Sequence Exploration

Visualizing and exploring post-military veteran career sequences

Exploring veteran’s whole career sequences

After cleaning the BGT data, we created our sequence objects using TraMineR. To begin, we created a sequence object using the whole career of veterans. This yielded 8,068 sequences of varying lengths. When creating the whole career sequence object, we defined eight unique states: Zone 1, Zone 2, Zone 3, Zone 4, Zone 5, Missing zone, Military, Military transition unemployment, Civilian unemployment, and Retired. For the preliminary analysis, all unemployment states (Military transition, Civilian, and Retired) are collapsed into one Unemployment state.

Among the sequences in the whole careers sequence object, there was a large distribution in sequence length. Differing lengths in sequences makes comparative analysis, including computing distance and clustering, difficult. In our case, clustering based on the preliminary sequence yielded “cohort” clusters, or clusters grouped essentially by sequence length. For our purposes, this does not yield a typology of careers so much as a descriptive grouping of veterans.

Figure 1. Distribution of career sequence lengths for veterans.

Next, we visualized the whole career sequences by looking at the mean time spent in each state. For help interpreting sequence graphs, please visit the interpreting sequence graphs section in our Methods.

Figure 2. Mean time spent in each state by veterans over their whole careers. Note: for veterans whole careers the three unemployment states are aggregated.

As shown in Figure 2, veterans on average spend the highest amount of time in Zone 4, for about six years. Military careers are the second highest, averaging out to about four years. Interestingly, veterans spend almost the same amount of time unemployed as Zone 4, for about two years. Time spent in Zone 1 is considerably lower than all other states at an average of almost zero.

Overall, the results of the sequence length and mean time analysis track with our knowledge of BGT resume data. These results show that the data overrepresent young (short sequences), white collar (higher zone) veterans. Looking at the state distribution plot gives us our first insights into the career paths of veterans over time.

Figure 3. Distribution of sequence states over the years of veteran’s careers. Note: for veterans whole careers the three unemployment states are aggregated.

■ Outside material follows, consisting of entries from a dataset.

$ cat src/rtl/input_debouncer.sv
// Per-line switch/sensor debouncer: synchronizer, persistence counter, change pulse, startup valid.
// Optional macro INPUT_DEBOUNCER_SYNC2_EN selects a two-flop synchronizer (default: single capture flop).

module input_debouncer_lane #(
  parameter int DEBOUNCE_CYCLES = 4,
  parameter int CW              = 3
) (
  input  logic Clock,
  input  logic Resetn,
  input  logic i_raw,
  output logic o_x,
  output logic o_upd
);

  logic          w_s;
  logic          w_diff;
  logic          r_x;
  logic [CW-1:0] r_cnt;

`ifdef INPUT_DEBOUNCER_SYNC2_EN
  logic [1:0] r_sync;
  always_ff @(posedge Clock or negedge Resetn) begin
    if (!Resetn) r_sync <= '0;
    else         r_sync <= {r_sync[0], i_raw};
  end
  assign w_s = r_sync[1];
`else
  logic r_sync;
  always_ff @(posedge Clock or negedge Resetn) begin
    if (!Resetn) r_sync <= 1'b0;
    else         r_sync <= i_raw;
  end
  assign w_s = r_sync;
`endif

  assign w_diff = w_s ^ r_x;
  assign o_upd  = w_diff && (r_cnt == CW'(DEBOUNCE_CYCLES - 1));

  // Any sample agreeing with x restarts qualification, so a glitch never moves x.
  always_ff @(posedge Clock or negedge Resetn) begin
    if (!Resetn) begin
      r_x   <= 1'b0;
      r_cnt <= '0;
    end else if (!w_diff) begin
      r_cnt <= '0;
    end else if (o_upd) begin
      r_x   <= w_s;
      r_cnt <= '0;
    end else begin
      r_cnt <= r_cnt + 1'b1;
    end
  end

  assign o_x = r_x;

endmodule
===== src/rtl/dm_arbiter.sv =====
// Two-port data-memory arbiter with byte-lane steering, alignment checks and load extension.
// B gets priority after B_MAX_WAIT consecutive denials; responses return one cycle after grant.
module dm_arbiter #(
  parameter int B_MAX_WAIT = 4,
  parameter int WAIT_W     = 4
) (
  input  logic        Clk,
  input  logic        Reset,
  input  logic        A_req,
  input  logic        A_we,
  input  logic [1:0]  A_size,
  input  logic        A_sign,
  input  logic [31:0] A_addr,
  input  logic [31:0] A_wdata,
  input  logic [31:0] A_pc,
  output logic        A_gnt,
  output logic        A_valid,
  output logic        A_err,
  output logic [31:0] A_rdata,
  input  logic        B_req,
  input  logic        B_we,
  input  logic [1:0]  B_size,
  input  logic        B_sign,
  input  logic [31:0] B_addr,
  input  logic [31:0] B_wdata,
  output logic        B_gnt,
  output logic        B_valid,
  output logic        B_err,
  output logic [31:0] B_rdata,
  output logic [31:0] Address,
  output logic [31:0] Wdata,
  output logic        DMld,
  output logic [3:0]  BE,
  output logic [31:0] Pc,
  input  logic [31:0] Rdata
);

  localparam logic [WAIT_W-1:0] WAIT_MAX = WAIT_W'(B_MAX_WAIT);

  logic [WAIT_W-1:0] wait_q, wait_d;
  logic              a_valid_q, a_valid_d, a_err_q, a_err_d;
  logic              b_valid_q, b_valid_d, b_err_q, b_err_d;
  logic [31:0]       a_rdata_q, a_rdata_d, b_rdata_q, b_rdata_d;

  logic        a_win, b_win, any_win;
  logic        sel_we, sel_sign, sel_err;
  logic [1:0]  sel_size;
  logic [31:0] sel_addr, sel_wdata, load_ext, byte_word;
  logic [15:0] half_sel;
  logic        unused_addr_hi;

  assign unused_addr_hi = ^sel_addr[31:14];

  // Grants are gated by Reset so nothing reaches memory while reset is held.
  always_comb begin
    b_win   = Reset & B_req & (~A_req | (wait_q == WAIT_MAX));
    a_win   = Reset & A_req & ~b_win;
    any_win = a_win | b_win;
    A_gnt   = a_win;
    B_gnt   = b_win;

    sel_we    = b_win ? B_we    : A_we;
    sel_size  = b_win ? B_size  : A_size;
    sel_sign  = b_win ? B_sign  : A_sign;
    sel_addr  = b_win ? B_addr  : A_addr;
    sel_wdata = b_win ? B_wdata : A_wdata;

    sel_err = (sel_size == 2'b11) |
              ((sel_size == 2'b01) & sel_addr[0]) |
              ((sel_size == 2'b10) & (sel_addr[1:0] != 2'b00));
  end

  always_comb begin
    Address = 32'h0;
    Wdata   = 32'h0;
    DMld    = 1'b1;
    BE      = 4'b0000;
    Pc      = a_win ? A_pc : 32'h0;
    if (any_win) begin
      Address = {18'b0, sel_addr[13:2], 2'b00};
      if (sel_we && !sel_err) begin
        DMld = 1'b0;
        case (sel_size)
          2'b00: begin
            BE    = 4'b0001 << sel_addr[1:0];
            Wdata = {4{sel_wdata[7:0]}};
          end
          2'b01: begin
            BE    = sel_addr[1] ? 4'b1100 : 4'b0011;
            Wdata = {2{sel_wdata[15:0]}};
          end
          default: begin
            BE    = 4'b1111;
            Wdata = sel_wdata;
          end
        endcase
      end
    end
  end

  always_comb begin
    byte_word = Rdata >> {sel_addr[1:0], 3'b000};
    half_sel  = sel_addr[1] ? Rdata[31:16] : Rdata[15:0];
    case (sel_size)
      2'b00:   load_ext = {{24{sel_sign & byte_word[7]}}, byte_word[7:0]};
      2'b01:   load_ext = {{16{sel_sign & half_sel[15]}}, half_sel};
      default: load_ext = Rdata;
    endcase
  end

  always_comb begin
    wait_d = '0;
    if (B_req && !b_win)
      wait_d = (wait_q == WAIT_MAX) ? wait_q : wait_q + WAIT_W'(1);

    a_valid_d = a_win;
    a_err_d   = a_win & sel_err;
    a_rdata_d = (a_win && !sel_we && !sel_err) ? load_ext : 32'h0;
    b_valid_d = b_win;
    b_err_d   = b_win & sel_err;
    b_rdata_d = (b_win && !sel_we && !sel_err) ? load_ext : 32'h0;
  end

  always_ff @(posedge Clk or negedge Reset) begin
    if (!Reset) begin
      wait_q    <= '0;
      a_valid_q <= 1'b0;
      a_err_q   <= 1'b0;
      a_rdata_q <= 32'h0;
      b_valid_q <= 1'b0;
      b_err_q   <= 1'b0;
      b_rdata_q <= 32'h0;
    end else begin
      wait_q    <= wait_d;
      a_valid_q <= a_valid_d;
      a_err_q   <= a_err_d;
      a_rdata_q <= a_rdata_d;
      b_valid_q <= b_valid_d;
      b_err_q   <= b_err_d;
      b_rdata_q <= b_rdata_d;
    end
  end

  assign A_valid = a_valid_q;
  assign A_err   = a_err_q;
  assign A_rdata = a_rdata_q;
  assign B_valid = b_valid_q;
  assign B_err   = b_err_q;
  assign B_rdata = b_rdata_q;

endmodule
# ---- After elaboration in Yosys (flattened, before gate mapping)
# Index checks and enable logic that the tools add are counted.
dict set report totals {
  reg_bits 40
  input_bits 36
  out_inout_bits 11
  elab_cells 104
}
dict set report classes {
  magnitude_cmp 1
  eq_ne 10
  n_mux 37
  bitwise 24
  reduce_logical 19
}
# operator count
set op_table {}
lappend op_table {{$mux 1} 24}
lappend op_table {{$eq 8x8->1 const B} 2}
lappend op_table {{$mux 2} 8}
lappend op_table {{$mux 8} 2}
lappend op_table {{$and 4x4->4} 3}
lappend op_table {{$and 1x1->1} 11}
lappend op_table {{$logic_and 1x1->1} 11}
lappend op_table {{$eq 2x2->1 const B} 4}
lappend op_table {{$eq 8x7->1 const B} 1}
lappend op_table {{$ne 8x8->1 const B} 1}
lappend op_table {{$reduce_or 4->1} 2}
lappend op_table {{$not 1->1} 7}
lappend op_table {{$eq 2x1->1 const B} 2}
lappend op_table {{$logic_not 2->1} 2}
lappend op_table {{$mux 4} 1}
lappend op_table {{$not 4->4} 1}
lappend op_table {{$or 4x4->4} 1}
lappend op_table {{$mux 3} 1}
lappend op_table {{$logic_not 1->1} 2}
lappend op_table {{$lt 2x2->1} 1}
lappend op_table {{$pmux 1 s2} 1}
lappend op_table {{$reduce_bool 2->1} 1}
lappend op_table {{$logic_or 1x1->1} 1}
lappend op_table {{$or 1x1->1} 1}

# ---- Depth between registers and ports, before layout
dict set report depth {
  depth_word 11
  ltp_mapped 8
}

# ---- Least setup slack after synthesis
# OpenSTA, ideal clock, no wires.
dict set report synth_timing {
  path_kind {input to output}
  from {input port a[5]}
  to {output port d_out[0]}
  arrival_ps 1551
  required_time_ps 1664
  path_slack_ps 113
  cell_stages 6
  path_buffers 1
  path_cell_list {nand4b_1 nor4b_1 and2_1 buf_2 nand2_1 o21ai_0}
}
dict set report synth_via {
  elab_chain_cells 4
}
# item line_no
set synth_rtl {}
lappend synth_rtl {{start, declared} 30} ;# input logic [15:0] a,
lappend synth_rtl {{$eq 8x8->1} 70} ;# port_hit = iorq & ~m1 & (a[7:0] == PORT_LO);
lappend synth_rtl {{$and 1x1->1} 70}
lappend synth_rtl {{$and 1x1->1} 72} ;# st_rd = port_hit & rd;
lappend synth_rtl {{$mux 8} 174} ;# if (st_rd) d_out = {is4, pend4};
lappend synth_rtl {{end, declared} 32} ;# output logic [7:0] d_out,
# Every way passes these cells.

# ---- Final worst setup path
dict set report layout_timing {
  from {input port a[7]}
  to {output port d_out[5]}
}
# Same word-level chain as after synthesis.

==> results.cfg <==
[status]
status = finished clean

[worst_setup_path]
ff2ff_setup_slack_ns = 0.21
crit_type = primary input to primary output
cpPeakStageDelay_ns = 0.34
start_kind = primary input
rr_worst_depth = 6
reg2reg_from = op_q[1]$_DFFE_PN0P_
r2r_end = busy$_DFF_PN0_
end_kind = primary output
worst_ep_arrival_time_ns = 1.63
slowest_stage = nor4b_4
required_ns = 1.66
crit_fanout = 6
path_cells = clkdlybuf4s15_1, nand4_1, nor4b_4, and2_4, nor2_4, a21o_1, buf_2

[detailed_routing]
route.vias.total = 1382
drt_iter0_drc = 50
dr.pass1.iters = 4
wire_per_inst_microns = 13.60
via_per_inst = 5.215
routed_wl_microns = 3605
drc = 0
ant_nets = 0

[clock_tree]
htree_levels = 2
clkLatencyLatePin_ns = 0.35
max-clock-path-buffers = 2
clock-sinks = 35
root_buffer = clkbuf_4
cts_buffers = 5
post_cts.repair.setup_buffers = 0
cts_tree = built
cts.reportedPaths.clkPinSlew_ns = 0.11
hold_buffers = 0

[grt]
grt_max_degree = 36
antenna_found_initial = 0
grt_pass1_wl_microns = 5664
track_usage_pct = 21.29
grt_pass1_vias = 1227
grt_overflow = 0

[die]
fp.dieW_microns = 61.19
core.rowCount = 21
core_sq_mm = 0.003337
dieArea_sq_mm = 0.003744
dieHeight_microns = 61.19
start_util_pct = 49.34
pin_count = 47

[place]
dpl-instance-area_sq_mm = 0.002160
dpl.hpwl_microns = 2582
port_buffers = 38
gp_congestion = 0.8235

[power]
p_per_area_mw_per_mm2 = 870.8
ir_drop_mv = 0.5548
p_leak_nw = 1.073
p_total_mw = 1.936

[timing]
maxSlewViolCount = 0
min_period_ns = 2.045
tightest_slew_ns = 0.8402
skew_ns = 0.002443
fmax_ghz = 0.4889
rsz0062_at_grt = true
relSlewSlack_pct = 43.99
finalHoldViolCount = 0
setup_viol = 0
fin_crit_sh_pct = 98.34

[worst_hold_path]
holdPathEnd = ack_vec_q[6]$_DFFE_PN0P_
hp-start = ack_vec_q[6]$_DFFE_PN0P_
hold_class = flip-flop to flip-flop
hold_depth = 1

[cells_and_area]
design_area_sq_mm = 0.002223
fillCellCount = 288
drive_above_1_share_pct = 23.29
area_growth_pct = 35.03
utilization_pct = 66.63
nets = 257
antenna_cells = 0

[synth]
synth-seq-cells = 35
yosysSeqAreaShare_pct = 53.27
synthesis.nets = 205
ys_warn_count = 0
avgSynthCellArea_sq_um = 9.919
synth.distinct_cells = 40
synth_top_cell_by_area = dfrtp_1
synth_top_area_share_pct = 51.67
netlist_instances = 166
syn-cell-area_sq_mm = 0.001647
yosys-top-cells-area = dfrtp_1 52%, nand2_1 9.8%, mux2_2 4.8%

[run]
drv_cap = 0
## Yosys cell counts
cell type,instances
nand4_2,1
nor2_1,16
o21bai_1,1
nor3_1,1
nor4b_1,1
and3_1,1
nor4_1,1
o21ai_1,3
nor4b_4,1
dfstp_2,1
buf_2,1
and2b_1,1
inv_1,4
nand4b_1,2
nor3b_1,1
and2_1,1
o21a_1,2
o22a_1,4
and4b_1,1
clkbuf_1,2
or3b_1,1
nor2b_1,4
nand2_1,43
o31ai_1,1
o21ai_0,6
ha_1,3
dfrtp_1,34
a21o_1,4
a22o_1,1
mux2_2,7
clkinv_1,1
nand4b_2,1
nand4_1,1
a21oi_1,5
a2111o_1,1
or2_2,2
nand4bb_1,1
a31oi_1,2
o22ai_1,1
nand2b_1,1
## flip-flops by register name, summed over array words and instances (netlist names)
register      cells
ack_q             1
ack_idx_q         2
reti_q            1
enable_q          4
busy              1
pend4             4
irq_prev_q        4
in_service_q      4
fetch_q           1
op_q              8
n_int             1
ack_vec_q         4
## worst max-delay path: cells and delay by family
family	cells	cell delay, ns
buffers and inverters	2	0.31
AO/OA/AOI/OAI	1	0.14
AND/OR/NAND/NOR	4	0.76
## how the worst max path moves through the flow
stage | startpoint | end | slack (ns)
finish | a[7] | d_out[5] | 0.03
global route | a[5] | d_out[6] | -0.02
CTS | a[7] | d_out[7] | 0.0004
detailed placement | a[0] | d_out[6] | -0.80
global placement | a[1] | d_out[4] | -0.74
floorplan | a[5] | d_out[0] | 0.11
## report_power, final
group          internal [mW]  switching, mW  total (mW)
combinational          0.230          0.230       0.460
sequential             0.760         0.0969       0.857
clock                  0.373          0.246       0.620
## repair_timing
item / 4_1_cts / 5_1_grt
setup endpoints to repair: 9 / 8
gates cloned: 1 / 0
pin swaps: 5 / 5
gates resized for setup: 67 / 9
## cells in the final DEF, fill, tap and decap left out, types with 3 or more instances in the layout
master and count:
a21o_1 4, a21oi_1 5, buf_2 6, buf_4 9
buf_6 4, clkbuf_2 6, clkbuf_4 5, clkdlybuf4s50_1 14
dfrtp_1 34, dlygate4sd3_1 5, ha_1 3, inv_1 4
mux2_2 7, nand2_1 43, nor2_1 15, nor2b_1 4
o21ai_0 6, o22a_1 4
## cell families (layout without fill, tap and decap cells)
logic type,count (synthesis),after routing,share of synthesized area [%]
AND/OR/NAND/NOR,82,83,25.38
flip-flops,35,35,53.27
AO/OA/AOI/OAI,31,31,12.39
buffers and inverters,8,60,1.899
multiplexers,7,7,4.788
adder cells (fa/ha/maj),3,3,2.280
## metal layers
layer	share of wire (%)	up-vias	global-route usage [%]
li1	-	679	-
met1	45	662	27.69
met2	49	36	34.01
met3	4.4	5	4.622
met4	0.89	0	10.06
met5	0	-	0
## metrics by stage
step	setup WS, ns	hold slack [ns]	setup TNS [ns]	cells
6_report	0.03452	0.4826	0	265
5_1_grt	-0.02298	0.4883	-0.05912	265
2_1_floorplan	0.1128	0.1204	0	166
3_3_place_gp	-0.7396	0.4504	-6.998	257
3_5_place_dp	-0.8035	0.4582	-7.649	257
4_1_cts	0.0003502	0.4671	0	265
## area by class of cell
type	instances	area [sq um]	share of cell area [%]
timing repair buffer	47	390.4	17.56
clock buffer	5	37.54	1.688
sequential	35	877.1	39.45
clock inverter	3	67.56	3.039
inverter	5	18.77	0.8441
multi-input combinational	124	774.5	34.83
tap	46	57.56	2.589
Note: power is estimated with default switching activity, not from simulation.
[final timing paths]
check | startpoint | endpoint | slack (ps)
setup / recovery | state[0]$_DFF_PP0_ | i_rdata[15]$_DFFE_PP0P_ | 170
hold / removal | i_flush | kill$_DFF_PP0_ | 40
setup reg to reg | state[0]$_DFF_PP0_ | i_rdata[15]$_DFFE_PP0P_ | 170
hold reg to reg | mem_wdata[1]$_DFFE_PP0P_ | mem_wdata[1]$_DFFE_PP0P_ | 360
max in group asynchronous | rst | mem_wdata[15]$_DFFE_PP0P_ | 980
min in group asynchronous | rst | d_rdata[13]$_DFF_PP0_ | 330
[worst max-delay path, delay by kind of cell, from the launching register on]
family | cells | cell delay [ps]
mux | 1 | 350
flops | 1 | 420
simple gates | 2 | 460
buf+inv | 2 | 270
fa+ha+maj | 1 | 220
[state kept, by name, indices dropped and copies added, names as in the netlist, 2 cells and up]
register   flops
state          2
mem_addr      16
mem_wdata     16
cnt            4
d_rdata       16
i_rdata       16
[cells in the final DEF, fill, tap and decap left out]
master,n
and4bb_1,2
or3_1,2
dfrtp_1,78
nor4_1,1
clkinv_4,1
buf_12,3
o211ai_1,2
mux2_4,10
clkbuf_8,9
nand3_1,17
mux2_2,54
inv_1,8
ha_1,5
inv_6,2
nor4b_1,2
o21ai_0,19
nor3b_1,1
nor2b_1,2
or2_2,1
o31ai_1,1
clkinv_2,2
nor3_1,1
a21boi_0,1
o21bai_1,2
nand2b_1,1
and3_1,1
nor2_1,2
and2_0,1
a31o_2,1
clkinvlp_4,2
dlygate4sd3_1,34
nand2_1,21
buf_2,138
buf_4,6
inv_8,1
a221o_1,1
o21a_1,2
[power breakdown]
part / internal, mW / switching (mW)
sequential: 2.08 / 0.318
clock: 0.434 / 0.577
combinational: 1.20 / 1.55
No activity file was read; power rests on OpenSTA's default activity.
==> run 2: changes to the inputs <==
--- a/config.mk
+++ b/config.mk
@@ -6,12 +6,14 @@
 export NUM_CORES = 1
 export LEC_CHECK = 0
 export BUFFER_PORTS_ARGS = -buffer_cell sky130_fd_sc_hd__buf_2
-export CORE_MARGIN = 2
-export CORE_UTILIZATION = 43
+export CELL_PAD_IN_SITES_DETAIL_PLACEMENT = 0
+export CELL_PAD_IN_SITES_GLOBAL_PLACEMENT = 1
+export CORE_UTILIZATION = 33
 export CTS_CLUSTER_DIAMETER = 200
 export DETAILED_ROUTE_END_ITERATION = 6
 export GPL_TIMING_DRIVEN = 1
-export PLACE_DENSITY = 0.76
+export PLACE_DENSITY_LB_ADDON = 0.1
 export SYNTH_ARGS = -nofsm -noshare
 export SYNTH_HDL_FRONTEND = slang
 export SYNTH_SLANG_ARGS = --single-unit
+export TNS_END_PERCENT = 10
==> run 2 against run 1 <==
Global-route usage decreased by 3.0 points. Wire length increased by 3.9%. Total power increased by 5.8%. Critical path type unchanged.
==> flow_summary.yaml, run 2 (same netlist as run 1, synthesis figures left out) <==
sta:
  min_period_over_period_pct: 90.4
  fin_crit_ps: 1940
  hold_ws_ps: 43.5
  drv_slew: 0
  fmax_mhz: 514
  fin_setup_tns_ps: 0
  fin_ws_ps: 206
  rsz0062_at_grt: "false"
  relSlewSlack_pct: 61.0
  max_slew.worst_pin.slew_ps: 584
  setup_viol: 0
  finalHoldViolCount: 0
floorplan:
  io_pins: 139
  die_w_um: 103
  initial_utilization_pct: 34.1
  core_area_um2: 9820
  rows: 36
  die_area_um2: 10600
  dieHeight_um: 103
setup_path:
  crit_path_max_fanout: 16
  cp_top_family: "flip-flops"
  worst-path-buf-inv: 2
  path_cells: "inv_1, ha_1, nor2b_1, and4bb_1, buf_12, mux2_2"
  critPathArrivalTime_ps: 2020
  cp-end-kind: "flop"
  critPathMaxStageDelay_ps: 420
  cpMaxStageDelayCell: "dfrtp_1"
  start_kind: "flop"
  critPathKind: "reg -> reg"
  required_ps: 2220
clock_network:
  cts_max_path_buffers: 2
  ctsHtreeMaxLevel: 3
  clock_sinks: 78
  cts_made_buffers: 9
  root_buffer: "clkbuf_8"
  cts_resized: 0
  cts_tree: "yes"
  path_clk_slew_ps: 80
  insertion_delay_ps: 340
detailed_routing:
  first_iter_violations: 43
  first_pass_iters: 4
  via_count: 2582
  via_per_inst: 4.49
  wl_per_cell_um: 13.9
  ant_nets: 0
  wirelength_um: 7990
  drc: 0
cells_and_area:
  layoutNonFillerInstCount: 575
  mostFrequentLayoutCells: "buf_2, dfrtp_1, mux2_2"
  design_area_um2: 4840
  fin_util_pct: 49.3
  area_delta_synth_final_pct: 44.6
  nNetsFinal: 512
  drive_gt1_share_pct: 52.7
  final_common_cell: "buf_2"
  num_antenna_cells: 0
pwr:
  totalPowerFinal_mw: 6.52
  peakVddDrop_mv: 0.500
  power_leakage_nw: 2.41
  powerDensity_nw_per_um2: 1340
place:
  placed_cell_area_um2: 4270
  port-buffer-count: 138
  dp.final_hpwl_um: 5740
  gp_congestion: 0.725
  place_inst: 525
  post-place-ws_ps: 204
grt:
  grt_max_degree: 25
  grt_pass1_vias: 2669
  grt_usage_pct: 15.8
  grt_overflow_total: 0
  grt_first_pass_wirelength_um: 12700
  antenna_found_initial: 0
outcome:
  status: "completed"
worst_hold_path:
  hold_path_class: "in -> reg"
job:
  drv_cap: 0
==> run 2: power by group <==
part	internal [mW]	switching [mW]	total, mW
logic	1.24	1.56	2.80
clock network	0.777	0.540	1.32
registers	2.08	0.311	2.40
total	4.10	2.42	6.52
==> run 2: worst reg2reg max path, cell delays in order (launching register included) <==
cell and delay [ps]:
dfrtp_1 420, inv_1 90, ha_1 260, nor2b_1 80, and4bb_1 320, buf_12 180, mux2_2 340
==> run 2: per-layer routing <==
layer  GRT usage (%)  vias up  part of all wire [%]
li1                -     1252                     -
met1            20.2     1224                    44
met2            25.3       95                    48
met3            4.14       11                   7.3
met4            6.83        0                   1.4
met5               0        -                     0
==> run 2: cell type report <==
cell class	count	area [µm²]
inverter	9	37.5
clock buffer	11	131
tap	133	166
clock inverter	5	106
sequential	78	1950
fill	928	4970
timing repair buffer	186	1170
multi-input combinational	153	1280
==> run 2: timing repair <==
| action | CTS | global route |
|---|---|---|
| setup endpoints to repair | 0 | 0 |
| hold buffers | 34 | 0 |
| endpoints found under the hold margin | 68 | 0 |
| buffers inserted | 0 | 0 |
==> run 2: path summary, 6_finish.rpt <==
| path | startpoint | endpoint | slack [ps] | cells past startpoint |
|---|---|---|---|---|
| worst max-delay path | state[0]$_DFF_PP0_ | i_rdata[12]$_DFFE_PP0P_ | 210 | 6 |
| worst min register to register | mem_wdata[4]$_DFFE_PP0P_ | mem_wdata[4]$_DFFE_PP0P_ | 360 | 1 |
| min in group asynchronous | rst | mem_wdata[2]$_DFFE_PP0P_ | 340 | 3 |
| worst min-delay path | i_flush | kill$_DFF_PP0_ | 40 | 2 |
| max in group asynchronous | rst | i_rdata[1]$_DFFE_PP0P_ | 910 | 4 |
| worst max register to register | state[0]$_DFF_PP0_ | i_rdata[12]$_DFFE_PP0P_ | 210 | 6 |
==> src/rtl/bias_weight_store.sv <==
// Parameter store: applies bias/weight delta packets one neuron per cycle, then publishes the set.
// Overflow handling: define BIAS_WEIGHT_STORE_SATURATE_EN to saturate; otherwise adds wrap.
module bias_weight_store #(
  parameter int NP = 4,
  parameter int NC = 4,
  parameter int WD = 4
) (
  input  logic                         iCLK,
  input  logic                         iRST,
  input  logic                         iMode,
  input  logic                         iValid_AS,
  output logic                         oReady_AS,
  input  logic [NC*WD+NC*NP*WD-1:0]    iData_AS,
  output logic                         oValid_BS,
  input  logic                         iReady_BS,
  output logic [NC*WD+NC*NP*WD-1:0]    oData_BS
);

  localparam int DW = NC*WD + NC*NP*WD;
  localparam int IW = (NC > 1) ? $clog2(NC) : 1;

  typedef enum logic [1:0] {
    S_INIT    = 2'd0,
    S_IDLE    = 2'd1,
    S_APPLY   = 2'd2,
    S_PUBLISH = 2'd3
  } state_t;

  state_t          state_q, state_d;
  logic [IW-1:0]   idx_q, idx_d;
  logic [DW-1:0]   delta_q, delta_d;
  logic [DW-1:0]   param_q, param_d;

  function automatic logic [WD-1:0] add_sat(input logic [WD-1:0] a, input logic [WD-1:0] b);
    logic [WD-1:0] sum;
    sum = a + b;
`ifdef BIAS_WEIGHT_STORE_SATURATE_EN
    // Same-sign operands producing an opposite-sign result means overflow.
    if ((a[WD-1] == b[WD-1]) && (sum[WD-1] != a[WD-1])) begin
      sum = a[WD-1] ? {1'b1, {(WD-1){1'b0}}} : {1'b0, {(WD-1){1'b1}}};
    end
`endif
    return sum;
  endfunction

  always_ff @(posedge iCLK or posedge iRST) begin
    if (iRST) begin
      state_q <= S_INIT;
      idx_q   <= '0;
      delta_q <= '0;
      param_q <= '0;
    end else begin
      state_q <= state_d;
      idx_q   <= idx_d;
      delta_q <= delta_d;
      param_q <= param_d;
    end
  end

  always_comb begin
    state_d = state_q;
    idx_d   = idx_q;
    delta_d = delta_q;
    param_d = param_q;
    case (state_q)
      S_INIT: state_d = S_PUBLISH;
      S_IDLE: begin
        // Inference-mode packets are accepted but never applied.
        if (iValid_AS && iMode) begin
          delta_d = iData_AS;
          idx_d   = '0;
          state_d = S_APPLY;
        end
      end
      S_APPLY: begin
        for (int c = 0; c < NC; c++) begin
          if (idx_q == IW'(c)) begin
            param_d[c*WD +: WD] = add_sat(param_q[c*WD +: WD], delta_q[c*WD +: WD]);
            for (int p = 0; p < NP; p++) begin
              param_d[NC*WD + (c*NP+p)*WD +: WD] =
                add_sat(param_q[NC*WD + (c*NP+p)*WD +: WD], delta_q[NC*WD + (c*NP+p)*WD +: WD]);
            end
          end
        end
        if (idx_q == IW'(NC-1)) state_d = S_PUBLISH;
        else                    idx_d   = idx_q + IW'(1);
      end
      S_PUBLISH: if (iReady_BS) state_d = S_IDLE;
      default: state_d = S_INIT;
    endcase
  end

  assign oReady_AS = (state_q == S_IDLE);
  assign oValid_BS = (state_q == S_PUBLISH);
  assign oData_BS  = param_q;

endmodule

Figure 3 shows that there is some degree of career mobility for veterans overall over time. About 45% of the sample begins their career in a military state, with that number dropping steadily over time. Unemployment peaks for veterans around five years and around sixty years, when the sample is much smaller. Looking at the Zone states, Zone 2 and 3 show a similar pattern of peaking at in early career stages and steadily declining. Both Zones 3 and 4 see the opposite effect by steadily widening to greater frequency over time. These preliminary findings suggest veterans do experience some degree of career mobility over time, moving out of unemployment and moving to higher zones.

Exploring first ten years after veteran’s military exit sequences

To begin answering our research questions about veterans careers, we needed to subset our sample to analyze careers only after veterans exit the military. Additionally, after preliminary analysis and clustering, we decided to subset again to only the first ten years of a veteran’s post military career to combat problems associated with differing sequence lengths. Setting these new parameters yielded a sequence object with 5,185 sequences.

Figure 4. Mean time spent in each state by veterans for the first ten years after their last military job.

As shown in Figure 4, similar to the whole career sequence, Zone 4 is on average where veterans spend the most amount of time, almost three years. For the other Zones, their proportion to Zone 4 stays relatively similar to the inital exploration. The biggest difference in the new subset is the proportion of unemployment states to Zones. Military transition unemployment is equal to or higher than all Zones except for Zone 4 at a little over a year. Moreover, retirement is the second highest state on average, for about two years. This suggests that veterans frequently experience a state of unemployment after exiting the military.

Figure 5. Distribution of sequence states over the first ten years after veteran’s last military job.

The state distribution analysis, as shown in Figure 5, further describes the picture of employment outcomes for veterans. Interestingly, up to two years after exiting the military, the most frequent state for veterans is miliatry transition unemployment. While this military transition unemployment declines over time, there is not great preliminary evidence for great career mobility in the first ten years of employment. Zones 4 and 5 do not widen over time, instead they stay relatively stagnant. The number of veterans in retirement increases steadily over the ten year period.

Conclusions and Implications

The intital exploration of sequences helped us to define and prioritize our research questions and project scope. By subsetting to the first ten years of a veteran’s post military career, we were able to make more meaningful comparisons between sequences, which is necessary for cluster analysis. Preliminary findings suggest that veterans do not experience great career mobility in the first ten years of their career. In subsequent findings sections, we will build on this analysis using clustering and tournament models. With clustering, we will explore creating a typology of careers and the explanatory factors associated with cluster assignment. Through tournament modeling, we will explore the idea of career mobility using the theory of path dependence.